Ich wollte das Projekt mit der Panasonic als Webcam an dieser Stelle schon in die Tonne kloppen, da habe ich noch einen Versuch mit einem zweiten kleinen Behringer-Pult mit USB-Anschluss gemacht (502USB, für gelegentlichen Submixer-Bedarf habe ich mehrere kleine Pulte hier herum liegen, sind ja sehr billig). Jetzt geht der Ton aus OBS erst in dieses zweite Pult und Jitsi holt ihn sich von dort ab. Jetzt war endlich alles synchron ... uff!
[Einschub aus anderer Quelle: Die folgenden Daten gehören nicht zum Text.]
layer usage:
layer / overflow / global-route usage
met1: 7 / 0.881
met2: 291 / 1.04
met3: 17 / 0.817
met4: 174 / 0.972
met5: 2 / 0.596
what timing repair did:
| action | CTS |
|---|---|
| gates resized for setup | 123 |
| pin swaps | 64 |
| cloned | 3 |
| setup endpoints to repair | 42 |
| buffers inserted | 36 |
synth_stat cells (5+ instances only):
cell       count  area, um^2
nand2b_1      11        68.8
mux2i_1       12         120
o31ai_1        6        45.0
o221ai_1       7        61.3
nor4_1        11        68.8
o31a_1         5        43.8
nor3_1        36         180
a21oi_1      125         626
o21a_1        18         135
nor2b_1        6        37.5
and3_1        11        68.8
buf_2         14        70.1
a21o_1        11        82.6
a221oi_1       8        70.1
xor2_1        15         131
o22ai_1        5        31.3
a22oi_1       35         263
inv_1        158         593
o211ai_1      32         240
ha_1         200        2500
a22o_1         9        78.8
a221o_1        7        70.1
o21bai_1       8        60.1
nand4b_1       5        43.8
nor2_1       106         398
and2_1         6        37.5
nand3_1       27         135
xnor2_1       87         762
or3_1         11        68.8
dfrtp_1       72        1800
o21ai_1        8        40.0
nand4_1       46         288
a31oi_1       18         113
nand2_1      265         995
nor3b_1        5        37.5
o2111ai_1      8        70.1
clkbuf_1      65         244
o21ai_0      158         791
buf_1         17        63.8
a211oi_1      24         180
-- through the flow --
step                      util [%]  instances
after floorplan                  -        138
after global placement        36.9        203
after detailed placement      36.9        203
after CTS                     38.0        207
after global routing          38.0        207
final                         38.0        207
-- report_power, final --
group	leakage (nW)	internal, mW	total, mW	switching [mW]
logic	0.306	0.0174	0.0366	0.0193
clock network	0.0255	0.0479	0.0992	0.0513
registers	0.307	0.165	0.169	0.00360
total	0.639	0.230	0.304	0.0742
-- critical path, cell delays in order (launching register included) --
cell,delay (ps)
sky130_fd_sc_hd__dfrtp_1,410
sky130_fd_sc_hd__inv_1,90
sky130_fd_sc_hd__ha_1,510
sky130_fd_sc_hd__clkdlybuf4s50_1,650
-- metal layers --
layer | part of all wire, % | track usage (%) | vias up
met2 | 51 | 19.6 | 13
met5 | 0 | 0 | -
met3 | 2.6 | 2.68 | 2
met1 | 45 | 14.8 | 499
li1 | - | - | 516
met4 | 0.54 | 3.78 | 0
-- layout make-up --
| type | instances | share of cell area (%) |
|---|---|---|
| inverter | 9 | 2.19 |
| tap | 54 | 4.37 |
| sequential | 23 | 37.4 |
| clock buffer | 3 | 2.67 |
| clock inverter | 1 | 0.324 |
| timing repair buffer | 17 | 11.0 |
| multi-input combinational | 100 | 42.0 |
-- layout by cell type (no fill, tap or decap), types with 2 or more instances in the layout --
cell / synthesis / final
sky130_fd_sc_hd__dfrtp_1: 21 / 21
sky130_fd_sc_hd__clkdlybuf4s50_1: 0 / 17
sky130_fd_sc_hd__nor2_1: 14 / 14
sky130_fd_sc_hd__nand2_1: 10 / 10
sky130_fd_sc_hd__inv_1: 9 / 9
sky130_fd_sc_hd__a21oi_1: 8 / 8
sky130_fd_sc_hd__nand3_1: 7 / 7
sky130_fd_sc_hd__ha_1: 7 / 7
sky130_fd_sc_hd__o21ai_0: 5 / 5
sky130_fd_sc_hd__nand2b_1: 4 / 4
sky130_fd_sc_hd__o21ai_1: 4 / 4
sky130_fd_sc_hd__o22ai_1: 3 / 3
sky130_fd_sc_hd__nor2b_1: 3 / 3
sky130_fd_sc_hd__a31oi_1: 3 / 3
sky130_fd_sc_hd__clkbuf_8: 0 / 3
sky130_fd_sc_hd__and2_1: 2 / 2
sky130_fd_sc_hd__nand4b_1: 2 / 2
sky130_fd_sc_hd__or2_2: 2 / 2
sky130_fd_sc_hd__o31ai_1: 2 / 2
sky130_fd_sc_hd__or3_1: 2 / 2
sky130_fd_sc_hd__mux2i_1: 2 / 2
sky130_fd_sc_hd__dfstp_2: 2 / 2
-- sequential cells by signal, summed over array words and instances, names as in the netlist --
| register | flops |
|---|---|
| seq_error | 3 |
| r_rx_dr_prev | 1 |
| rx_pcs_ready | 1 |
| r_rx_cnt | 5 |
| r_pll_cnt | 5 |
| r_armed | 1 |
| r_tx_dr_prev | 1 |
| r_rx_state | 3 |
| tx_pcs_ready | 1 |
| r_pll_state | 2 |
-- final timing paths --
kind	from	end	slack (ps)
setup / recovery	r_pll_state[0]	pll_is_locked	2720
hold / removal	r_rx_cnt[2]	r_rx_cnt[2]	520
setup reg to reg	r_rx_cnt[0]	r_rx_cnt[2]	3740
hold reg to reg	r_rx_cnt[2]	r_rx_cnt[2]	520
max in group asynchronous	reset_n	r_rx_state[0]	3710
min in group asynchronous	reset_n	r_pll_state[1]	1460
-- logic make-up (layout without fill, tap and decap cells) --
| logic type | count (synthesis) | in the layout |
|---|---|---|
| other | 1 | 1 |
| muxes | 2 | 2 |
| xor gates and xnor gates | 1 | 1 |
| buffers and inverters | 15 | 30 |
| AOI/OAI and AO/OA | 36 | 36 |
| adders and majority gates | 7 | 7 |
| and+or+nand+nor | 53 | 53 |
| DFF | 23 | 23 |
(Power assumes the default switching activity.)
<file path="src/rtl/result_formatter.sv">
// result_formatter
// Renders a 32-bit result as a packed ASCII decimal string terminated by "\n".
// The conversion runs in stages:
//   SHIFT - 32 rounds of double-dabble (add-3 then shift) build 10 BCD digits
//   STRIP - walk down from the top digit past leading zeros
//   SIGN  - optional '-' for negative signed inputs
//   EMIT  - one ASCII digit per cycle, most significant first
//   TERM  - newline, one-cycle done pulse, back to IDLE
// Character k of the output lives at str[255-8k -: 8], so char 0 is at the MSB end.

module result_formatter #(
    parameter bit SIGNED = 1'b1
) (
    input  logic         clk,
    input  logic         rst,
    input  logic         start,
    input  logic [31:0]  value,
    output logic [255:0] str,
    output logic         busy,
    output logic         done
);

    typedef enum logic [2:0] {
        IDLE  = 3'd0,
        SHIFT = 3'd1,
        STRIP = 3'd2,
        SIGN  = 3'd3,
        EMIT  = 3'd4,
        TERM  = 3'd5
    } state_t;

    localparam logic [7:0] CHAR_MINUS = 8'h2D;
    localparam logic [7:0] CHAR_ZERO  = 8'h30;
    localparam logic [7:0] CHAR_NL    = 8'h0A;

    state_t       state_reg;
    logic [39:0]  bcd_reg;      // 10 BCD digits, digit 0 in bits [3:0]
    logic [31:0]  mag_reg;      // magnitude being shifted into the BCD register
    logic [5:0]   cnt_reg;      // shift round counter
    logic [3:0]   digit_reg;    // current digit index d (9 = most significant)
    logic [4:0]   ptr_reg;      // next character position p
    logic         neg_reg;      // value was negative (signed build only)

    // Combinational helpers
    logic [39:0]  bcd_adj;      // BCD after the add-3 correction of this round
    logic [39:0]  bcd_shifted;  // BCD after the shift of this round
    logic [3:0]   digit [10];   // digit view of the BCD register
    logic [3:0]   digit_dec;    // d - 1, the index STRIP looks at next
    logic [3:0]   cur_digit;    // digit[d]
    logic [3:0]   next_digit;   // digit[d-1]
    logic         lead_nonzero; // top digit of the freshly shifted BCD is non-zero
    state_t       out_state;    // first output state once the leading digit is found

    genvar gi;

    // Per-nibble add-3 correction and digit unpacking
    generate
        for (gi = 0; gi < 10; gi++) begin : g_digit
            assign bcd_adj[4*gi +: 4] = (bcd_reg[4*gi +: 4] >= 4'd5)
                                      ? (bcd_reg[4*gi +: 4] + 4'd3)
                                      :  bcd_reg[4*gi +: 4];
            assign digit[gi] = bcd_reg[4*gi +: 4];
        end
    endgenerate

    assign bcd_shifted  = {bcd_adj[38:0], mag_reg[31]};
    assign lead_nonzero = (bcd_shifted[39:36] != 4'd0);
    assign digit_dec    = digit_reg - 4'd1;
    assign out_state    = neg_reg ? SIGN : EMIT;

    // Select the digit at the current index and at the next-lower index
    always_comb begin
        cur_digit  = 4'd0;
        next_digit = 4'd0;
        for (int k = 0; k < 10; k++) begin
            if (digit_reg == k[3:0]) begin
                cur_digit = digit[k];
            end
            if (digit_dec == k[3:0]) begin
                next_digit = digit[k];
            end
        end
    end

    // Returns s with the character at position pos replaced by c
    function automatic logic [255:0] put_char(input logic [255:0] s,
                                              input logic [4:0]   pos,
                                              input logic [7:0]   c);
        logic [255:0] r;
        r = s;
        for (int k = 0; k < 32; k++) begin
            if (pos == k[4:0]) begin
                r[255 - 8*k -: 8] = c;
            end
        end
        return r;
    endfunction

    // Control FSM, datapath and registered outputs.
    // STRIP looks one digit ahead so that the leading-zero walk costs exactly
    // one cycle per stripped zero, which keeps the total latency constant per sign.
    always_ff @(posedge clk or posedge rst) begin
        if (rst) begin
            state_reg <= IDLE;
            bcd_reg   <= '0;
            mag_reg   <= '0;
            cnt_reg   <= '0;
            digit_reg <= '0;
            ptr_reg   <= '0;
            neg_reg   <= 1'b0;
            str       <= '0;
            busy      <= 1'b0;
            done      <= 1'b0;
        end else begin
            done <= 1'b0;
            case (state_reg)
                IDLE: begin
                    if (start) begin
                        neg_reg   <= SIGNED && value[31];
                        mag_reg   <= (SIGNED && value[31]) ? (~value + 32'd1) : value;
                        str       <= '0;
                        busy      <= 1'b1;
                        cnt_reg   <= '0;
                        bcd_reg   <= '0;
                        ptr_reg   <= '0;
                        digit_reg <= 4'd9;
                        state_reg <= SHIFT;
                    end
                end

                SHIFT: begin
                    bcd_reg <= bcd_shifted;
                    mag_reg <= {mag_reg[30:0], 1'b0};
                    cnt_reg <= cnt_reg + 6'd1;
                    if (cnt_reg == 6'd31) begin
                        digit_reg <= 4'd9;
                        state_reg <= lead_nonzero ? out_state : STRIP;
                    end
                end

                STRIP: begin
                    // digit[d] is known to be zero here; step down one place
                    digit_reg <= digit_dec;
                    if ((digit_dec == 4'd0) || (next_digit != 4'd0)) begin
                        state_reg <= out_state;
                    end
                end

                SIGN: begin
                    str[255 -: 8] <= CHAR_MINUS;
                    ptr_reg       <= 5'd1;
                    state_reg     <= EMIT;
                end

                EMIT: begin
                    str     <= put_char(str, ptr_reg, CHAR_ZERO + {4'd0, cur_digit});
                    ptr_reg <= ptr_reg + 5'd1;
                    if (digit_reg == 4'd0) begin
                        state_reg <= TERM;
                    end else begin
                        digit_reg <= digit_reg - 4'd1;
                    end
                end

                TERM: begin
                    str       <= put_char(str, ptr_reg, CHAR_NL);
                    done      <= 1'b1;
                    busy      <= 1'b0;
                    state_reg <= IDLE;
                end

                default: begin
                    state_reg <= IDLE;
                end
            endcase
        end
    end

endmodule

</file>
<file path="config.mk">
export PLATFORM = sky130hd
export DESIGN_NAME = result_formatter
export DESIGN_NICKNAME = d
export VERILOG_FILES = /design/src/rtl/result_formatter.sv
export SDC_FILE = /design/constraint.sdc
export NUM_CORES = 1
export LEC_CHECK = 0
export CAP_MARGIN = 20
export CORE_MARGIN = 4
export CORE_UTILIZATION = 38
export DETAILED_ROUTE_END_ITERATION = 8
export PLACE_DENSITY = 0.73
export SYNTH_ARGS = -nofsm -noshare
export SYNTH_HDL_FRONTEND = slang
export SYNTH_SLANG_ARGS = --single-unit
</file>
<file path="constraint.sdc">
create_clock -name clk -period 9.5 [get_ports clk]
set_clock_uncertainty 0.2 [all_clocks]
set_input_delay 0.95 -clock clk [delete_from_list [all_inputs] [get_ports clk]]
set_output_delay 0.95 -clock clk [all_outputs]
set_load 0.05 [all_outputs]
</file>
-- After elaboration in Yosys (flattened, before gate mapping)
Cells that the tools add are included.
- word-level logic and storage cells: 362
- bits of input ports: 35
- output and inout port bits: 258
- bits in registers: 349
- muxes and demuxes: 120
- equal/unequal tests: 124
- order comparisons: 10
- add/subtract/negate cells: 15
- reductions and logical operators: 51
- bitwise logic cells: 1
- operators by type and width (kind ; count):
    $pmux W248 S3 ; 1
    $mux W8 ; 64
    $mux W256 ; 1
    $ne A2 B2 Y1 const B ; 69
    $reduce_and A4 Y1 ; 34
    $mux W4 ; 32
    $eq A5 B5 Y1 const B ; 16
    $pmux W40 S2 ; 1
    $mux W32 ; 2
    $pmux W32 S2 ; 1
    $eq A5 B4 Y1 const B ; 8
    $ge A4 B3 Y1 const B ; 10
    $mux W40 ; 1
    $add A4 B2 Y4 const B ; 9
    $add A32 B1 Y32 const B ; 1
    $eq A4 B3 Y1 const B ; 8
    $not A32 Y32 ; 1
    $pmux W8 S4 ; 1
    $mux W3 ; 7
    $eq A5 B3 Y1 const B ; 4
    $eq A4 B2 Y1 const B ; 4
    $eq A4 B4 Y1 const B ; 4
    $pmux W4 S4 ; 1
    $reduce_bool A4 Y1 ; 4
    other kinds (26) ; 37

-- Depth between registers and ports, before layout
- depth after elaboration: 16
- depth in mapped cells: 12
- depth with buffers taken out: 9

-- Worst setup path after synthesis
Ideal clock, no wire load.
- path kind: in2reg
- from: input port value[18]
- to: register mag_reg[30]
- data arrival time: 2811 ps
- slack: 6357 ps
- stages on the path: 6
- library setup time: 132 ps
- required time: 9168 ps
- path buffers: 0
- path through: or4_4 -> or3_1 -> or4_1 -> o41ai_2 -> xor2_1 -> o21ai_0
- word-level cells in the longest chain between the ends: 5
- ends and longest elaborated chain (item ; line ; source):
    start: declaration ; 17 ; input logic [31:0] value,
    $not A32 Y32 ; 120 ; mag_reg <= (SIGNED && value[31]) ? (~value + 32'd1) : value;
    $add A32 B1 Y32 ; 120 ;
    $mux W32 ; 120 ;
    $mux W32 ; 118 ; if (start) begin
    $pmux W32 S2 ; 116 ; case (state_reg)
    end signal: assignment ; 120 ;
    end signal: assignment ; 133 ; mag_reg <= {mag_reg[30:0], 1'b0};
    end: declaration ; 38 ; logic [31:0] mag_reg;
Every way passes these cells. The select of a mux whose other input is x is not followed.
A chain may end at the register's enable or synchronous reset.

-- Worst setup path in the final report
- from: register digit_reg[0]
- to: register str[75]
- word-level cells in the longest chain between the ends: 14
- elaborated cells between the ends (all ways): 23
- classes of those cells: 1 x add/sub; 9 x eq/ne; 12 x mux; 1 x reduce/logical
- ends and longest elaborated chain (item ; line ; source):
    start: declaration ; 40 ; logic [3:0] digit_reg;
    start signal: assignment ; 143 ; digit_reg <= digit_dec;
    start signal: assignment ; 161 ; digit_reg <= digit_reg - 4'd1;
    $logic_not A4 Y1 ; 76 ; if (digit_reg == k[3:0]) begin
    $mux W4 (9 in a row) ; 76 ;
    $mux W4 (*) ; 76 ;
    $add A6 B4 Y7 (*) ; 156 ; str <= put_char(str, ptr_reg, CHAR_ZERO + {4'd0, cur_digit});
    $mux W8 (*) ; 92 ; if (pos == k[4:0]) begin
    $pmux W248 S3 (*) ; 116 ;
    end signal: assignment ; 156 ;
    end signal: assignment ; 166 ; str <= put_char(str, ptr_reg, CHAR_NL);
    end: declaration ; 18 ; output logic [255:0] str,
Every way passes the cells marked *; elsewhere a longest branch is shown, timed or not. The select of a mux whose other input is x is not followed.

==> flow_summary.toml <==
[global_routing]
use_met3 = 0.0303
grt_start_max_net_pins = 96
grt_pass1_vias = 9795
grt_most_used_layer = "met2"
antenna_found_initial = 0
grt_util_all_layers = 0.170
met1_usage = 0.223
grt_pass1_wl_microns = 53900
grt_util_met2 = 0.294
overflow = 0

[clock_network]
insertion_delay_ns = 0.53
htreeDepth = 1
cts_resized = 0
clk_pin_slew_worst_paths_ns = 0.07
ctsHoldBuffers = 0
cts_tree = "done"
postCtsSetupRepairBufs = 0
ctsRootBufferMaster = "clkbuf_16"
clock-sinks = 254
clk_path_buf_depth = 3
cts_inserted_buffers = 27

[sta]
rsz0062_at_grt = "no"
post-route-period-util = 0.383
setup_slack_ns = 5.86
hold_violations = 0
slew_headroom = 0.326
worst_pin_slew_ns = 1.01
final_max_slew_viol_count = 0
setup_viol = 0
tns_ns = 0
whs_ns = 0.279
period_minus_slack_ns = 3.64
max_freq_mhz = 275

[placement]
placed_cells = 1889
post-dp-hpwl_microns = 24200
io_buffers = 228
gp_congestion = 0.872
place_ws_ns = 5.60

[floorplan]
die_w_microns = 194
die_h_microns = 194
fp.dieArea_sq_um = 37800
coreArea_sq_um = 33900
start_util = 0.390
num_io_pins = 293
num_rows = 67

[worst_setup_path]
cp.required_ns = 9.72
critical_path_arrival_ns = 3.86
r2r_slack_ns = 5.86
reg2reg_depth = 9
path_class = "reg2reg"
endpoint_kind = "flop"
cp_max_fo = 23
worstReg2RegStart = "digit_reg[0]"
startpoint = "digit_reg[0]"
r2r_end = "str[75]"
cp-start-kind = "flop"

[detailed_routing]
drt_first_pass_iters = 5
ant_nets = 0
wl_per_cell_microns = 17.4
viasPerCell = 5.23
wl_microns = 33800
drt_iter0_drc = 583
drc = 0
routed-via-count = 10100

[synth]
async_flop_share = 1.00
ys_types = 63
ys_ff_latch = 254
synth_cells = 1301
syn_avg_cell_area_sq_um = 10.1
netlist_top_cells_area = "dfrtp_1 (48%), mux2_2 (9.2%), o21ai_0 (5.5%)"
yosys_warnings = 0
netlist_area_sq_um = 13200
yosysMostFrequentCell = "dfrtp_1"
synth_top_area_cell = "dfrtp_1"
yosysSeqAreaShare = 0.482
ys.flop_type = "dfrtp_1"
synth_edf_count = 0
synthTopCellsByCount = "dfrtp_1 (254), o21ai_0 (144), nand2_1 (130)"
yosys.area.top_type_share = 0.482

[layout]
fin_util = 0.484
syn2layout_area_growth_pct = 24.2
fin_cells = 1942
largest_register_ffs = 161
nets = 1543
insertedDiodeCount = 0
layout-drive-gt1-share = 0.123

[power_and_ir_drop]
peakVddDrop_uv = 222
p_leak_nw = 7.24
power.density_nw_per_um2 = 359

[min_path]
hold_path_class = "reg2reg"
hold_path.startpoint = "str[153]"
min_to = "str[153]"
holdPathStages = 2

[outcome]
status = "finished, final reports clean"

[run]
cap_violations = 0
## area by class of cell
cell class                      count  area (sq um)
Fill cell                        3040         17500
Sequential cell                   254          6360
Multi-Input combinational cell    913          5990
Timing Repair Buffer              243          2450
Clock buffer                       39           771
Tap cell                          448           561
Inverter                           35           139
Clock inverter                     10           135
## stage by stage
| stage | total power, mW | cell area (sq um) |
|---|---|---|
| after CTS | 5.91 | 16300 |
| after detailed placement | 4.83 | 15400 |
| final | 5.89 | 16400 |
| after global routing | 6.25 | 16400 |
| after floorplan | 3.97 | 13400 |
| after global placement | 4.75 | 15400 |
## layer usage
| layer | vias up | share of wire |
|---|---|---|
| met5 | - | 0 |
| met4 | 0 | 0.021 |
| met3 | 47 | 0.056 |
| met2 | 296 | 0.49 |
| met1 | 5004 | 0.43 |
| li1 | 4800 | - |
## kinds of logic (layout without fill, tap and decap cells)
logic type      count (synthesis)  after routing  share of synthesized area
compound gates                361            361                      0.167
simple gates                  297            297                      0.110
flops                         254            254                      0.482
buf+inv                       197            327                     0.0833
mux                           114            114                     0.0967
xor+xnor                       43             43                     0.0285
fa+ha+maj                      34             34                     0.0322
other cells                     1             64                   0.000284
## placed cells by master, fill, tap and decap left out, drive strengths merged, types with 15 or more instances in the layout
cell	count
dfrtp	254
clkdlybuf4s50	228
o21ai	154
nand2	130
mux2	108
a21oi	71
conb	64
nor2	56
clkbuf	39
inv	35
a22oi	34
ha	34
xor2	31
o31ai	23
nor2b	22
o22ai	20
nand2b	17
buf	15
## worst max-delay path by stage
stage	to	slack [ns]
after floorplan	bcd_reg[0]	1.36
after global placement	mag_reg[29]	5.78
after detailed placement	str[122]	5.60
after CTS	str[122]	5.59
after global routing	str[19]	5.58
final	str[75]	5.86
## power breakdown
group | internal, mW | total, mW | leakage, nW | switching [mW]
clock | 0.644 | 1.07 | 0.443 | 0.427
combinational | 1.06 | 3.09 | 3.39 | 2.03
sequential | 1.42 | 1.73 | 3.41 | 0.309
## critical path, cell delays in order (launching register included)
cell and delay (ns):
dfrtp_1 0.47, inv_1 0.15, ha_1 0.68, nor2b_1 0.46
a221oi_1 0.16, o31ai_1 0.32, nand2_1 0.15, nand3_1 0.17
nand2_1 0.41, o21ai_0 0.36
(Power assumes the default switching activity.)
Die zusätzliche Latenz stört im übrigen in der Praxis nicht, da weder mit der "Zoom"- noch mit der "Jitsi"-Plattform und auch der zunächst eingesetzten ZoomQ2 als Webcam die Latenzen durchgängig und konstant genug so niedrig waren, dass ein Zusammenspiel wie im Live-Unterricht auch nur annähernd möglich war. Da macht die halbe Sekunde mehr auch nichts mehr aus.
Möglicherweise hätte es dieser zugegebenermaßen ziemlich aufwändigen und umständlichen Workarounds bei teureren Capture-Cards von AverMedia oder Elgato nicht bedurft. Aber sie wären eben deutlich teurer gewesen und ich hätte sie nicht unter Windows 7 (mit dem ich nach wie vor arbeite) nutzen können, und ob die USB3-Anschlüsse meines schon älteren Lenovo-Notebooks zu diesen Interfaces voll kompatibel gewesen wären, wer weiß?
Unter dem Strich muss ich aber nach den bisherigen Erfahrungen mit den Online-Stunden das Fazit ziehen, dass sich dieser Aufwand nicht durchgängig lohnt.
Die Bild- und Tonqualität hängt ganz entscheidend von der Qualität und der Datenübertragungsrate der gesamten Strecke von meinem Notebook bis zum Endgerät auf der Schülerseite ab.
Wenn es da irgendwo schwächelt (oft wacklige WLAN-Netze auf der Schülerseite - ich habe extra ein LAN-Kabel von meinem Notebook im Musikzimmer zum Router gelegt!), dann bekommt das ganze schnell eher den Charme wie sie wohl die Pionier-Technik zu Zeiten von Philipp Reis und Alexander Graham Ball gehabt haben mag. Wobei solche Stunden weniger "charmant" als vielmehr eine echte Qual sind.
Es ist (leider) damit zu rechnen, dass der Schulbetrieb nach den Osterferien noch nicht unmittelbar wieder vollständig aufgenommen wird, wenn überhaupt. Deshalb gehe ich davon aus, noch voraussichtlich bis Ende April das provisorische Online-Angebot weiter durchzuführen.
Von meiner Seite habe ich alles machbare eingerichtet, um die technische Qualität auf ein möglichst gutes Niveau zu heben, aber ich freue mich schon sehr auf den Tag, wo ich wieder ganz normal unterrichte.